GraphQL subscription `#unauthorized!` raises an ExecutionError
Summary
In investigating https://gitlab.com/gitlab-com/gl-infra/gitlab-dedicated/incident-management/-/issues/436 for a GitLab Dedicated customer we realized that GraphQL subscriptions raise a GraphQL::ExecutionError
which means it gets included in our SLIs which contribute to SLO violations and page on call engineers. Normally we do not consider things like lacking authorization to perform an action or as another example incorrect input to be errors on the server end but rather client side errors which we don't need to be paged to fix (as there's no action we can take to fix the issue).
Impact
- This error causes pages that the on-call engineer in dedicated must investigate and rule out this issue
- Additionally we are currently using a silence to avoid the above waste of time but that could mask real errors
Recommendation
Instead of raising an execution error we should ensure that the error issued is one that is a client side error.
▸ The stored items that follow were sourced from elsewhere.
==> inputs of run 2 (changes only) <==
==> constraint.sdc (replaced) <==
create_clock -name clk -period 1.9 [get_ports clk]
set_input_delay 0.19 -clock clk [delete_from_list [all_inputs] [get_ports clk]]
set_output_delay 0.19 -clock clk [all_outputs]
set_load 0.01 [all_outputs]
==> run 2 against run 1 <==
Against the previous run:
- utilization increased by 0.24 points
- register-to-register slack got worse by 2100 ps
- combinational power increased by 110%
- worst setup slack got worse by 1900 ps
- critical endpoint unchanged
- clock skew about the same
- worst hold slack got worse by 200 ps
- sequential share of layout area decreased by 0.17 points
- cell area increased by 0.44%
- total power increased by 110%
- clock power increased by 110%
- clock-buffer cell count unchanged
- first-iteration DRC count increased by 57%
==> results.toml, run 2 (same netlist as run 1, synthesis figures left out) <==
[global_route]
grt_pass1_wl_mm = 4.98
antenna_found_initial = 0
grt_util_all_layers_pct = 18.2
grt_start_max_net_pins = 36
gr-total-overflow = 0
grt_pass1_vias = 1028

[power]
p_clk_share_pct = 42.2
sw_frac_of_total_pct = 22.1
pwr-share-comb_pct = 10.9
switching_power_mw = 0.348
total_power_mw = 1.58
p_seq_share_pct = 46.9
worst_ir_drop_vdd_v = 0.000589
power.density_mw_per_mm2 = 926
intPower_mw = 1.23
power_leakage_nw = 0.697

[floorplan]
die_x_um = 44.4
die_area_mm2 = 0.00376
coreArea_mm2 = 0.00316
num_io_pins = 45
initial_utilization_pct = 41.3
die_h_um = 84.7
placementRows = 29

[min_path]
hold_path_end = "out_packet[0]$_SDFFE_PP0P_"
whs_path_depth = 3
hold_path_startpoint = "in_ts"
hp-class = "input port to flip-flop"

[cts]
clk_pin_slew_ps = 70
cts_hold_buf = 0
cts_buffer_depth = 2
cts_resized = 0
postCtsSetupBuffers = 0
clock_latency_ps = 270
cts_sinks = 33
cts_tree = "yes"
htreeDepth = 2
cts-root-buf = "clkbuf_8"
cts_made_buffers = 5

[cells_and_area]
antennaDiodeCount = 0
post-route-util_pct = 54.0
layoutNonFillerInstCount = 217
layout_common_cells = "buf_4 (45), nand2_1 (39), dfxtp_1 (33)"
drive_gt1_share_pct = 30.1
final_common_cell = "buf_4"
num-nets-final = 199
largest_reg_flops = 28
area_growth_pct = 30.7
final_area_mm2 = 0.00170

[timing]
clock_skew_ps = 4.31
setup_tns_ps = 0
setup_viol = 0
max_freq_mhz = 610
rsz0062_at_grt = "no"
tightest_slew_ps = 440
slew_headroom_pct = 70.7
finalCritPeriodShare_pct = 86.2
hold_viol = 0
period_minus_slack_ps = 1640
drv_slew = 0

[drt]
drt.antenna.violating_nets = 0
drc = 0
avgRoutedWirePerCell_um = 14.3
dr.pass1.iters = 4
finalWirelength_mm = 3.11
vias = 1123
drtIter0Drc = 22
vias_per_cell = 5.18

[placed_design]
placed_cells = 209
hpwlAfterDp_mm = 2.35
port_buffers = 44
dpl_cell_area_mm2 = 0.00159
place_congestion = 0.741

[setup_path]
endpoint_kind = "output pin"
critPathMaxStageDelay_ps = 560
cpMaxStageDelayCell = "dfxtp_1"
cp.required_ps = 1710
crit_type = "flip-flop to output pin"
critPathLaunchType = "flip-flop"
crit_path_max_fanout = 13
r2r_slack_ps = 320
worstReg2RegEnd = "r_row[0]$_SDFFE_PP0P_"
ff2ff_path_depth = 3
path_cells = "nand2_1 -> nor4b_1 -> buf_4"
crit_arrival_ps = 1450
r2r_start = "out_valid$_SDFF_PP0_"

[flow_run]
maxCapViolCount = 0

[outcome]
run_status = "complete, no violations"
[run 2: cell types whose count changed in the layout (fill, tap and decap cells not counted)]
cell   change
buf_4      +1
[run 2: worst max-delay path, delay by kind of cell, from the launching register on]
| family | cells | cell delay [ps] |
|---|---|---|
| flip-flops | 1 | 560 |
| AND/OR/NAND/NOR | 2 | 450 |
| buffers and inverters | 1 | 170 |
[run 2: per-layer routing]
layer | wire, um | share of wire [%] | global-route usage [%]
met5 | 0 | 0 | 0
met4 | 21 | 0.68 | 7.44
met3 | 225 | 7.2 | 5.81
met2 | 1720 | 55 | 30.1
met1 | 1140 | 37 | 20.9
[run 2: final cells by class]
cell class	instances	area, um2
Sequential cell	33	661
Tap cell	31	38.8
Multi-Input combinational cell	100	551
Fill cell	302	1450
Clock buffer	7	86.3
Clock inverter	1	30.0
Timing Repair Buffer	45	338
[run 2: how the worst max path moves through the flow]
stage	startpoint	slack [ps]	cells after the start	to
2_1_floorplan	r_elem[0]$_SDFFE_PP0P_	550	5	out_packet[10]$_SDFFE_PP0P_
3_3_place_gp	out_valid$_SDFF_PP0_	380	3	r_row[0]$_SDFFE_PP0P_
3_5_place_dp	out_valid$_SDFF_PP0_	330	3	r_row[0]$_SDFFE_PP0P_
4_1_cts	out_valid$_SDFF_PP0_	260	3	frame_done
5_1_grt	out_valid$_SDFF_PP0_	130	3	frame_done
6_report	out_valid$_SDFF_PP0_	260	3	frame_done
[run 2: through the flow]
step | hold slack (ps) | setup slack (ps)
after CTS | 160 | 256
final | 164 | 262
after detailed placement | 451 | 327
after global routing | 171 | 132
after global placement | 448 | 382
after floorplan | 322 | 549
## config.mk

```make
export PLATFORM = sky130hd
export DESIGN_NAME = machine_anode_scan_flat
export DESIGN_NICKNAME = d
export VERILOG_FILES = /design/src/rtl/machine_anode_scan_pkg.sv /design/src/rtl/machine_anode_scan_if.sv /design/src/rtl/machine_hex_to_seg.sv /design/src/rtl/machine_anode_scan.sv /design/src/flat_wrapper.sv
export SDC_FILE = /design/constraint.sdc
export NUM_CORES = 1
export LEC_CHECK = 0
export CORE_ASPECT_RATIO = 1.1
export CORE_UTILIZATION = 35
export DETAILED_ROUTE_END_ITERATION = 16
export GPL_TIMING_DRIVEN = 0
export SYNTH_ARGS = -nofsm -noshare
export SYNTH_HDL_FRONTEND = slang
export SYNTH_SLANG_ARGS = --single-unit
```

## constraint.sdc

```tcl
create_clock -name system1000 -period 3.85 [get_ports system1000]
set_clock_uncertainty 0.1 [all_clocks]
set_input_delay 0.385 -clock system1000 [delete_from_list [all_inputs] [get_ports system1000]]
set_output_delay 0.385 -clock system1000 [all_outputs]
set_load 0.01 [all_outputs]
```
I was hoping to find a way to explain this (and may update the issue if I do later on) but we're also seeing errors in the logs that do NOT contribute to the SLI like this:
{
"message": "Field 'featureFlags' doesn't exist on type 'Metadata'",
"locations": [
{
"line": 4,
"column": 7
}
],
"path": [
"query featureFlagsEnabled",
"metadata",
"featureFlags"
],
"extensions": {
"code": "undefinedField",
"typeName": "Metadata",
"fieldName": "featureFlags"
}
},
{
"message": "Variable $names is declared by featureFlagsEnabled but not used",
"locations": [
{
"line": 2,
"column": 3
}
],
"path": [
"query featureFlagsEnabled"
],
"extensions": {
"code": "variableNotUsed",
"variableName": "names"
}
}
So whatever exception is used to emit the above error would not contribute to the SLI. You can also see whatever will emit an error total that creates a prometheus metric in gitlab_sli_graphql_query_error_total
- that will page us (see verification below).
Verification
Unfortunately I'm not sure how well these recommendations map to GitLab.com but here is a PromQL query used to get errors by endpoint:
sum by (endpoint_id) (
rate(gitlab_sli_graphql_query_error_total{endpoint_id!="graphql:unknown",job="gitlab-rails"}[$__interval])
)
> 0
This doesn't directly show the unauthorized but it's occurring on the following operations:
- graphql:approvalRulesApprovalStateUpdatedEE
- graphql:diffGeneratedSubscription
- graphql:getState
- graphql:getStateSubscription
- graphql:getTitleSubscription
- graphql:issuableLabelsUpdatedEE
- graphql:mergeChecksSubscrption
- graphql:mergeRequestApprovalStateUpdatedEE
- graphql:mergeRequestPrepared
- graphql:mergeRequestReviewersUpdated
- graphql:readyToMergeSubscription
If this were to NOT page and not contribute to SLIs we would expect to not see those operations listed in the query above (since they would be 0).